> Work to complete:
Please take the lines from the one holding "flow/flow/run.sh (new file)" through the one holding "## What came out" in the data below and copy them exactly.

> Task input:
This design comes from an exercise in tuning for small area, a short achievable clock period and few clock cycles per item on the open sky130 flow, not from production work.
Function was checked by simulation only, so behaviour that the tests miss may differ from the original.
Power and IR drop assume default switching activity.

// queued_sine_tone_generator_core
module queued_sine_tone_generator_core (
    input  logic                   clk,
    input  logic                   rst_n,
    input  logic                   cfg_write,
    input  logic      [15:0]       cfg_data,
    input  logic                   item_valid,
    output logic                   item_stall,
    input  logic      [47:0]       item,
    output logic                   result_valid,
    input  logic                   result_stall,
    output logic [22:0]            result
);
Size in the first run: ~1,300 flip-flops, about 94 I/O pins.
clock: 10.0 ns
lec_check: 0
cap_margin: 20
core_margin: 2
core_utilization: 60
cts_buf_list: sky130_fd_sc_hd__clkbuf_8
setup_slack_margin: 5
slew_margin: 20
run.sh (not shown) runs the stock make flow with config.mk's settings and CLKGATE_MAP_FILE= SYNTH_SCRIPT=/design/flow/synth_recipe.tcl, a recipe that flattens the netlist after the stock synthesis.
The baseline ran to the end with no violations.
Testbench counts at the start, summed over its fixed seeds: cycles 2,272, items 2,048.
From an optimization exercise on the open Yosys and OpenROAD flow, aimed at small area; shortcuts taken in it are not production practice.
The RTL was checked by simulation tests, not by an equivalence proof against the original design.

## run A
// caravel_mem_selftest
module caravel_mem_selftest #(
   parameter int ADDR_W = 6,
   parameter int HOLD   = 4
) (
   input  logic        clock,
   input  logic        reset,
   input  logic        start,
   input  logic        inject_fault,
   input  logic        upset_en,
   input  logic [ADDR_W-1:0] upset_addr,
   input  logic [4:0]  upset_bit,
   output logic [15:0] checkbits,
   output logic        done,
   output logic        pass
);
   localparam int N     = 2 ** ADDR_W;
   localparam int CNT_W = ADDR_W + 3;
   logic ph_w_q, ph_h_q, ph_b_q;    
   logic fin_q;                     
   logic ok_q;                      
   logic rd_q;                      
   logic [CNT_W-1:0] cnt_q;
   logic up_q, b0_q;                
   logic act, wr, rdst, mismatch, last_wr, last_rd, hold_end;
   assign act      = ph_w_q | ph_h_q | ph_b_q;
   assign wr       = act & ~fin_q & ~rd_q;
   assign rdst     = act & ~fin_q & rd_q;
   assign mismatch = up_q | (b0_q ^ inject_fault);
   assign last_wr  = ph_w_q ? (cnt_q[ADDR_W-1:0] == '1) :
                     ph_h_q ? (cnt_q[ADDR_W:0] == '1) : (cnt_q[ADDR_W+1:0] == '1);
   assign last_rd  = ph_w_q ? cnt_q[ADDR_W] : ph_h_q ? cnt_q[ADDR_W+1] : cnt_q[ADDR_W+2];
   assign hold_end = (cnt_q[1:0] == 2'(HOLD - 1));
   always_ff @(posedge clock) begin
      if (reset) begin
         ph_w_q <= 1'b0;
         ph_h_q <= 1'b0;
         ph_b_q <= 1'b0;
         fin_q  <= 1'b0;
         ok_q   <= 1'b0;
         rd_q   <= 1'b0;
         cnt_q  <= '0;
      end else if (!act) begin
         cnt_q <= '0;
         if (start) ph_w_q <= 1'b1;
      end else if (wr) begin
         if (last_wr) begin
            rd_q  <= 1'b1;
            cnt_q <= '0;
         end else begin
            cnt_q <= cnt_q + CNT_W'(1);
         end
      end else if (rdst) begin
  ...
For scale: ~7000 cells after synthesis, ~2100 flip-flops, ~34 I/O pins, roughly 0.078 mm2 of cells after synthesis.
make LEC_CHECK=0 CAP_MARGIN=20 CORE_MARGIN=2 CORE_UTILIZATION=45 CTS_BUF_LIST=sky130_fd_sc_hd__clkbuf_8 CTS_CLUSTER_DIAMETER=60 CTS_CLUSTER_SIZE=16 PLACE_DENSITY=0.55 SLEW_MARGIN=20 SYNTH_HIERARCHICAL=1 SYNTH_MINIMUM_KEEP_SIZE=0 finish   # period 10.0 ns
run.sh (not shown) runs the stock make flow with config.mk's settings and CLKGATE_MAP_FILE= SYNTH_SCRIPT=/design/flow/synth_recipe.tcl, a recipe that flattens the netlist after the stock synthesis.
Input changes introduced in run B (baseline for comparison: run A):
Settings: swapping 0.55 for 0.7 in PLACE_DENSITY.
==> flow/flow/run.sh (new file) <==
#!/bin/bash
set -euo pipefail
export CTS_ARGS="-sink_clustering_enable -repair_clock_nets -sink_clustering_size 16 -sink_clustering_max_diameter 60 -buf_list sky130_fd_sc_hd__clkbuf_8 -dont_use_dummy_load"
bash standard.sh > standard_flow.log 2>&1
==> flow/standard.sh (new file) <==
#!/bin/bash
# synth_recipe.tcl (not shown) runs the flow's synth.tcl, then flattens the netlist and writes it again
# the make line also repeats each setting of config.mk as NAME=value (left out here)
make -C /OpenROAD-flow-scripts/flow DESIGN_CONFIG=/design/flow/config.mk WORK_HOME=/design/flow/orfs CLKGATE_MAP_FILE= SYNTH_SCRIPT=/design/flow/synth_recipe.tcl "${@:-finish}"
removed: flow/run.sh
## What came out
- Run B packs its core more loosely than run A.
- Compared with run A, run B shows final weighted congestion in routability-driven placement that has gone up by a few percent.
- Worst setup path startpoint = upset_addr[3]: run A; worst setup path startpoint = upset_addr[4]: run B
- As far as area occupied by multi-input gates is concerned, run B and run A perform about the same.
For run C, these inputs were changed with respect to run B:
Settings: CTS_CLUSTER_DIAMETER changed from 60 to 70.
==> flow/flow/run.sh <==
#!/bin/bash
set -euo pipefail
export CTS_ARGS="-sink_clustering_enable -repair_clock_nets -sink_clustering_size 16 -sink_clustering_max_diameter 70 -buf_list sky130_fd_sc_hd__clkbuf_8 -dont_use_dummy_load"
bash standard.sh > standard_flow.log 2>&1
==> summary.txt <==
- Run C finished end to end and its layout was clean on timing, DRC and antenna.
- The total track usage was comparable across run B and run C.
- Run C -> run B: complex-gate fraction of the synthesized area flat
- Comparing run C against run B, there is no change at all in portion of the post-synthesis area used by sequential elements.
- | wire length | run B vs run C | ≈ equal |
- Compared with run B, run C degrades final critical-path setup slack.
What run D does differently from run C at the input level:
Settings: a change of PLACE_DENSITY from 0.7 to 0.55; a change of CTS_CLUSTER_DIAMETER from 70 to 60.
==> flow/flow/run.sh <==
#!/bin/bash
set -euo pipefail
export CTS_ARGS="-sink_clustering_enable -repair_clock_nets -sink_clustering_size 16 -sink_clustering_max_diameter 60 -buf_list sky130_fd_sc_hd__clkbuf_8 -dont_use_dummy_load"
bash standard.sh > standard_flow.log 2>&1
Findings:
- Run D completed every stage of the flow, and the final layout passed the timing, DRC and antenna checks.
- Re detailed placer's ending HPWL: run C and run D aren't equal, and the higher value belongs to run D.
- In run D, met3 layer usage reported by global route is lower than in run C.
- Post-route clock period utilization: run C and run D compared, lower one is run D
- Fraction of layout cells with a size suffix above 1 (lower): run C
- Setup slack ends up higher on run D.
- As of run D, final weighted congestion of routability-driven global placement had fallen by a few percent compared to run C.

[re-timing with driven ports]
In the flow no input, the clock included, has a driving cell. The finished layouts below were timed again as built, in two steps. Step 1, drivers: a clkbuf_16 drives clock and a buf_2 each remaining input, both assumed. Step 2 moves the port delays by t, midway between the first and last clock arrival at a register: inputs arrive t later, outputs are due t later. That takes back most of the time a late clock gives input paths. a / b / c = no drivers / after step 1 / after step 2; a / b = the first two.
run | t (ns) | setup slack, ns | worst setup path at the end | clock arrival spread, ns
run A | 1.095 | 2.477 / 2.538 / 1.442 | input to register | 0.072 / 0.071
run B | 1.028 | 2.130 / 2.165 / 1.137 | input to register | 0.124 / 0.124
run C | 0.996 | 2.055 / 2.097 / 1.101 | input to register | 0.143 / 0.143
run D | 1.084 | 2.487 / 2.550 / 1.466 | input to register | 0.114 / 0.114
After both steps setup and hold are still met in every run listed. For run A, which loses most, drivers alone change the setup slack by +0.061 ns; drivers and shift together by -1.035 ns.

> Response:
==> flow/flow/run.sh (new file) <==
#!/bin/bash
set -euo pipefail
export CTS_ARGS="-sink_clustering_enable -repair_clock_nets -sink_clustering_size 16 -sink_clustering_max_diameter 60 -buf_list sky130_fd_sc_hd__clkbuf_8 -dont_use_dummy_load"
bash standard.sh > standard_flow.log 2>&1
==> flow/standard.sh (new file) <==
#!/bin/bash
# synth_recipe.tcl (not shown) runs the flow's synth.tcl, then flattens the netlist and writes it again
# the make line also repeats each setting of config.mk as NAME=value (left out here)
make -C /OpenROAD-flow-scripts/flow DESIGN_CONFIG=/design/flow/config.mk WORK_HOME=/design/flow/orfs CLKGATE_MAP_FILE= SYNTH_SCRIPT=/design/flow/synth_recipe.tcl "${@:-finish}"
removed: flow/run.sh
## What came out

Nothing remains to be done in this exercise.